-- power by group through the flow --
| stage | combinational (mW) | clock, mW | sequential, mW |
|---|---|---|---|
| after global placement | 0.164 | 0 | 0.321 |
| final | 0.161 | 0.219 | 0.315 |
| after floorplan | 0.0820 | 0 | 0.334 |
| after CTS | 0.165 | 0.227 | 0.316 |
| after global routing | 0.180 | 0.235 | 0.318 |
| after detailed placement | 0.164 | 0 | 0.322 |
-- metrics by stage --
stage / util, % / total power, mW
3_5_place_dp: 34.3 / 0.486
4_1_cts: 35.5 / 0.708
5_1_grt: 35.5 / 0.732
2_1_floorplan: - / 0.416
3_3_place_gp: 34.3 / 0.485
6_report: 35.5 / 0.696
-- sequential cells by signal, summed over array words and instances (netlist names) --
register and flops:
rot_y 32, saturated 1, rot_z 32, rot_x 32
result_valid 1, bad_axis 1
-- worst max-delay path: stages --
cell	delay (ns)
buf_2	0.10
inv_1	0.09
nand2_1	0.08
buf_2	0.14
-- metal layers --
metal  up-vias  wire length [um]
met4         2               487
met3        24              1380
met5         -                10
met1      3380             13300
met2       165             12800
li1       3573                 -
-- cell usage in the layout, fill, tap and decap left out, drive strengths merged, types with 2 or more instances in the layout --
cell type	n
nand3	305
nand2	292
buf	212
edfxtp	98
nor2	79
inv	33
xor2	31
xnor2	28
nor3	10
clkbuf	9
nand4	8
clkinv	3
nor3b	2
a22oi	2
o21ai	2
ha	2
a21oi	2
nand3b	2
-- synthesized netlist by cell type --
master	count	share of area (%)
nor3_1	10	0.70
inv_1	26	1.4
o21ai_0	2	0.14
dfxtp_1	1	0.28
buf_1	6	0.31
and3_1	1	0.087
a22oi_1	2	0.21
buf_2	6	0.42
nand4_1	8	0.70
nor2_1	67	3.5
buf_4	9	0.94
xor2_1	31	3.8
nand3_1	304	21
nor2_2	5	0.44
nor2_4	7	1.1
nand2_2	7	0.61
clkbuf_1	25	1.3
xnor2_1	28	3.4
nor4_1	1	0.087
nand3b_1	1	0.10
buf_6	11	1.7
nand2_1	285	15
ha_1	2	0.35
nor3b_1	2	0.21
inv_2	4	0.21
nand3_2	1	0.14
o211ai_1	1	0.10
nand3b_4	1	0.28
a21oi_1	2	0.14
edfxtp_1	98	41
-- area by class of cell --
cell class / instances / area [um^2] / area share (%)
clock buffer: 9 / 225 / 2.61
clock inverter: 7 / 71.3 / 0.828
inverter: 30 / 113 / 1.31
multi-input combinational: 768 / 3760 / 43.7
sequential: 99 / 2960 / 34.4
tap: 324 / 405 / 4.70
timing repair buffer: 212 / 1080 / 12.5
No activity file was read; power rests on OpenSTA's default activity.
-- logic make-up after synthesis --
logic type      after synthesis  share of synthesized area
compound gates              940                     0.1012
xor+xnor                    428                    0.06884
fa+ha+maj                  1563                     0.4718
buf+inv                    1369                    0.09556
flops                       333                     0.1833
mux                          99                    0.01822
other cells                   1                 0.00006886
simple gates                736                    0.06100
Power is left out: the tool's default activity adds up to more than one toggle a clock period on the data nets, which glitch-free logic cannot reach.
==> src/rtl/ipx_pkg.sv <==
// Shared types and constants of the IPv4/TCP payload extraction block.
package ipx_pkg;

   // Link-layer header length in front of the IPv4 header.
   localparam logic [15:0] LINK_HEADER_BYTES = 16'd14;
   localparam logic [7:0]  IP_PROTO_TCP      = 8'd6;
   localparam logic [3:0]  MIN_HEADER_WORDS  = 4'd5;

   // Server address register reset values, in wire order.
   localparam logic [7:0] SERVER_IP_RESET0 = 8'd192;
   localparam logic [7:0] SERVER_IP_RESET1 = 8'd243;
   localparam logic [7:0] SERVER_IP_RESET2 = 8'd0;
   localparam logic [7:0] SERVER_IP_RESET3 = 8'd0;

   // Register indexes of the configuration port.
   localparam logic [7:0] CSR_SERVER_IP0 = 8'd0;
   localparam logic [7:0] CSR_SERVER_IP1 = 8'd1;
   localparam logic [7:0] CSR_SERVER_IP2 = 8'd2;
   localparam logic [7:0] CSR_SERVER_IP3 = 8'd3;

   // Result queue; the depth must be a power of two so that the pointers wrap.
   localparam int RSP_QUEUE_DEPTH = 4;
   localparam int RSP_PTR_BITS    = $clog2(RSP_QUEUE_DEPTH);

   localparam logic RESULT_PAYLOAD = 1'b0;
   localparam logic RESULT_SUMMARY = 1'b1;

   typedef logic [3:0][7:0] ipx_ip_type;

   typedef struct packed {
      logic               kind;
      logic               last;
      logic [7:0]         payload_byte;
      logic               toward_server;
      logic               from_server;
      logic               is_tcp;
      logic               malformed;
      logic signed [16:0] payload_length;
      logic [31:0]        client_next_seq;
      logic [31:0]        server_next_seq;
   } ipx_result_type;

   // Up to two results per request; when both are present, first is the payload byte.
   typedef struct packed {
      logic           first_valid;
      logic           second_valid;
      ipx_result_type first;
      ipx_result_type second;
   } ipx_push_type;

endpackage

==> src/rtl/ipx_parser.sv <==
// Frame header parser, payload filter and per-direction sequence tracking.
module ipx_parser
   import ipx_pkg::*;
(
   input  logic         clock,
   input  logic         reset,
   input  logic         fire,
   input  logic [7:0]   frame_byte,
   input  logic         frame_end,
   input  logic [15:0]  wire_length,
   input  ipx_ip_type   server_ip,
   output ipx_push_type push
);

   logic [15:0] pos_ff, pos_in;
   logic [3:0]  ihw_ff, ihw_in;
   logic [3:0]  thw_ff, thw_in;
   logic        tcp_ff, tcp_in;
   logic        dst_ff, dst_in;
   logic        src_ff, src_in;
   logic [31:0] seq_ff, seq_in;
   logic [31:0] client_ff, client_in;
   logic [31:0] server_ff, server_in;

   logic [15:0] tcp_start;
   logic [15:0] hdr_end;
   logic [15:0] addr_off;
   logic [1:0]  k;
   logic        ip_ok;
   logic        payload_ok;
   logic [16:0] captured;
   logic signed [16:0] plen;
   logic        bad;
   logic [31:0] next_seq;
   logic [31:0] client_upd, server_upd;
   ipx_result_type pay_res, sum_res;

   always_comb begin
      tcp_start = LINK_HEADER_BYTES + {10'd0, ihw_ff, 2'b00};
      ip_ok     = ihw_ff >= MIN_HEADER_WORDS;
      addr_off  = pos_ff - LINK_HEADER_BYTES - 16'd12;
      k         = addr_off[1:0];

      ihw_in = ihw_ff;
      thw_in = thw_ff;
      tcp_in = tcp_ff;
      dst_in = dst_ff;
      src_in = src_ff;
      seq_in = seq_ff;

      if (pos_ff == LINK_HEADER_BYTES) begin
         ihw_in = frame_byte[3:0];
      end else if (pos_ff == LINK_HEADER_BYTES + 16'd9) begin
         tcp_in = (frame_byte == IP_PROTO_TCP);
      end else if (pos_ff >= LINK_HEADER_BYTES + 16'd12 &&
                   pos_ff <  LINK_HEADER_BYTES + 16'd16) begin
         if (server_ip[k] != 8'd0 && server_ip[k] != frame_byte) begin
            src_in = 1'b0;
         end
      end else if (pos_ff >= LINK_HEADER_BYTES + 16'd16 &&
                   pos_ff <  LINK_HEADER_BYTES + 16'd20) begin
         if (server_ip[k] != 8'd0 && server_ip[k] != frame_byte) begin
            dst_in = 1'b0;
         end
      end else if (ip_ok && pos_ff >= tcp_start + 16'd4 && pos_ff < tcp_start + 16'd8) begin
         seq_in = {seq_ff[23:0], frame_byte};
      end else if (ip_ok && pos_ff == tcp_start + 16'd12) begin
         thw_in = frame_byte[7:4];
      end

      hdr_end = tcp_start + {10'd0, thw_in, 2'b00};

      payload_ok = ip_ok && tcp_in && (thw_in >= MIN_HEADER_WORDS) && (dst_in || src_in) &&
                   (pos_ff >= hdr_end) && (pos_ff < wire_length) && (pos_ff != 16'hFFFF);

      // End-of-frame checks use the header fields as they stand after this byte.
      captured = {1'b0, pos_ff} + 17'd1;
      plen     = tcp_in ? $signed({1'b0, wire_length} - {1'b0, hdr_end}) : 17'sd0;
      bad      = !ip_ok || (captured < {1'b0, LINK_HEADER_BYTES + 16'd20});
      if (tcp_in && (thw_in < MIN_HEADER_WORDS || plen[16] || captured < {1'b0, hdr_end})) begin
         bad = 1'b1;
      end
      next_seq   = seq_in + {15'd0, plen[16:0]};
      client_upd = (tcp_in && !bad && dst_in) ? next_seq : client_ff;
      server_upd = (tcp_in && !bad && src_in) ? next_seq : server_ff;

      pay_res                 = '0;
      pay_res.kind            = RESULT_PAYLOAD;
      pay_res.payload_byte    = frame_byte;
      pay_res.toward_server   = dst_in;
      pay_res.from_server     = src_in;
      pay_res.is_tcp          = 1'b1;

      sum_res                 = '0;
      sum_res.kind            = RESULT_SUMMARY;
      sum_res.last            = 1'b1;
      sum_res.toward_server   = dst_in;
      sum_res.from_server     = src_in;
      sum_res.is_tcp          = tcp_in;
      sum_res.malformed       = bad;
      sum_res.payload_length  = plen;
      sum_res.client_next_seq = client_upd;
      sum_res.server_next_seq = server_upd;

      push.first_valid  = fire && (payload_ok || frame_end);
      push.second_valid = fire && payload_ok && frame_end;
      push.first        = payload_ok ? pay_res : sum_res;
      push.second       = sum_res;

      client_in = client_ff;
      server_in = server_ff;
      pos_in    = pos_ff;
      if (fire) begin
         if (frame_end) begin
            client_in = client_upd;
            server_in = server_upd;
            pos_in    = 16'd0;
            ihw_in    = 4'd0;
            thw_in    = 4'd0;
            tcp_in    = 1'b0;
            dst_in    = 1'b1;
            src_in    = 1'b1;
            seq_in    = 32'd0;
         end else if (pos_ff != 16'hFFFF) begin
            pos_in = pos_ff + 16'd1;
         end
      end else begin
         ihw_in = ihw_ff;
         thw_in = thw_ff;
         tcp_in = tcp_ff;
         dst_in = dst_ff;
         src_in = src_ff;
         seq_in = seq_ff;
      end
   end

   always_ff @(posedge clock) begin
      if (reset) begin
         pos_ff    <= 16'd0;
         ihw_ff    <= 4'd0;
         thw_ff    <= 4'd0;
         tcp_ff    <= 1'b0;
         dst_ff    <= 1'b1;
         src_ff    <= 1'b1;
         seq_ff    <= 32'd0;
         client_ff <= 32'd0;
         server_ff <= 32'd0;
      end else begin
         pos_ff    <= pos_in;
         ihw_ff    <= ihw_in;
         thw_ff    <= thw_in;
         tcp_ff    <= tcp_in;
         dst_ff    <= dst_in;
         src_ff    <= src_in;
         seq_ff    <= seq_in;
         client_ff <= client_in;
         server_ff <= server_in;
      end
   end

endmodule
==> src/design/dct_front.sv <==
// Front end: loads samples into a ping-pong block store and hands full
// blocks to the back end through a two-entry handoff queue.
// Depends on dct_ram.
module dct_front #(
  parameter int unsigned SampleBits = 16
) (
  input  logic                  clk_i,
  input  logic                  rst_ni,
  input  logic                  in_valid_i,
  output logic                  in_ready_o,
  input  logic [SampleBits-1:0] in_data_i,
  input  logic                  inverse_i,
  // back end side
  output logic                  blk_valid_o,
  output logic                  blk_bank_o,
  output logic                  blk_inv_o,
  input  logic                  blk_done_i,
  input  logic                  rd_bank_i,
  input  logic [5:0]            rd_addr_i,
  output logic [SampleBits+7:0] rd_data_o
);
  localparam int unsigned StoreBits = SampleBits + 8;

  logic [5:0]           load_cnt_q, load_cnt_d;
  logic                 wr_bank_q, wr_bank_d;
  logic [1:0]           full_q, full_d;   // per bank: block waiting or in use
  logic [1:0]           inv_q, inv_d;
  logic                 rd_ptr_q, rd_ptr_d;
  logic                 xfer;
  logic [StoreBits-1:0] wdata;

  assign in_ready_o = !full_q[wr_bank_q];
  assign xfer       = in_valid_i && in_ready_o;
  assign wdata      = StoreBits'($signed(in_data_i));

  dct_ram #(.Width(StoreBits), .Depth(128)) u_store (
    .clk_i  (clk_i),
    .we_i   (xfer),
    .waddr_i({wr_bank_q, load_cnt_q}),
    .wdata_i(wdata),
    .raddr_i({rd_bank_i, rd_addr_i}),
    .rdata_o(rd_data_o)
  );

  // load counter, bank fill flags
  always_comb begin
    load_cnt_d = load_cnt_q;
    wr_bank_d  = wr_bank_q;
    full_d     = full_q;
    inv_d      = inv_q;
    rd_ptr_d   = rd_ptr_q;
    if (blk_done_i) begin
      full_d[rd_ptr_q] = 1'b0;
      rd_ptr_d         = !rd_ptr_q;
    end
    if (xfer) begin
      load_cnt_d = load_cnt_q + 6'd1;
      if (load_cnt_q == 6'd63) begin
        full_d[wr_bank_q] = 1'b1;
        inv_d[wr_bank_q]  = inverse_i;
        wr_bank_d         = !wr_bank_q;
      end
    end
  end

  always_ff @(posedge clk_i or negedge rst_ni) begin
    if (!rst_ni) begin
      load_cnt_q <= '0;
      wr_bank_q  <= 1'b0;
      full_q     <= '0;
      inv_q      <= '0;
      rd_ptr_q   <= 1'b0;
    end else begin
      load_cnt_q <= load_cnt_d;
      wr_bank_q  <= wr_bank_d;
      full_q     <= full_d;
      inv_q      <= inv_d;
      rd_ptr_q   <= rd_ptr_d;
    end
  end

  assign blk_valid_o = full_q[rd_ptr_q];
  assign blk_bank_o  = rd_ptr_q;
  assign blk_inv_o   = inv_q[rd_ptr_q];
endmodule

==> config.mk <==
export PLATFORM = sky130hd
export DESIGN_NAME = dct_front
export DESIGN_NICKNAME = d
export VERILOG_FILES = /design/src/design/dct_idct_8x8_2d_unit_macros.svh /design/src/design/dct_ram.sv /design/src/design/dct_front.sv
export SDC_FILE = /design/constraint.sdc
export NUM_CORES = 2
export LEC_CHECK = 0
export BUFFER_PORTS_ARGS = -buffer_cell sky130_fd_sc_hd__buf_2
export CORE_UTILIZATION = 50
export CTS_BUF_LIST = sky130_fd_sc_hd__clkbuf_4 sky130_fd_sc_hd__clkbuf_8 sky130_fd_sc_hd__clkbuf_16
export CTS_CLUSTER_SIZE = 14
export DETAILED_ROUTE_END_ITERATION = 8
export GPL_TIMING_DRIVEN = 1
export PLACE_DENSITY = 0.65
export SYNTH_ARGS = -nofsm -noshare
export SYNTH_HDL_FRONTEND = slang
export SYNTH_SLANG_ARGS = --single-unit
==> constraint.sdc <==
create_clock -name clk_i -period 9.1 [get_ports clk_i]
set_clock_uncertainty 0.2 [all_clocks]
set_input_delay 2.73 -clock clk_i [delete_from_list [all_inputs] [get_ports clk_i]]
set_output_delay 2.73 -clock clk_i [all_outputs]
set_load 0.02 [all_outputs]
+ + + + +
What the task requires :: Across all lines above, count those with the string "synthesis". Only the number is wanted.

Result for this task :: 2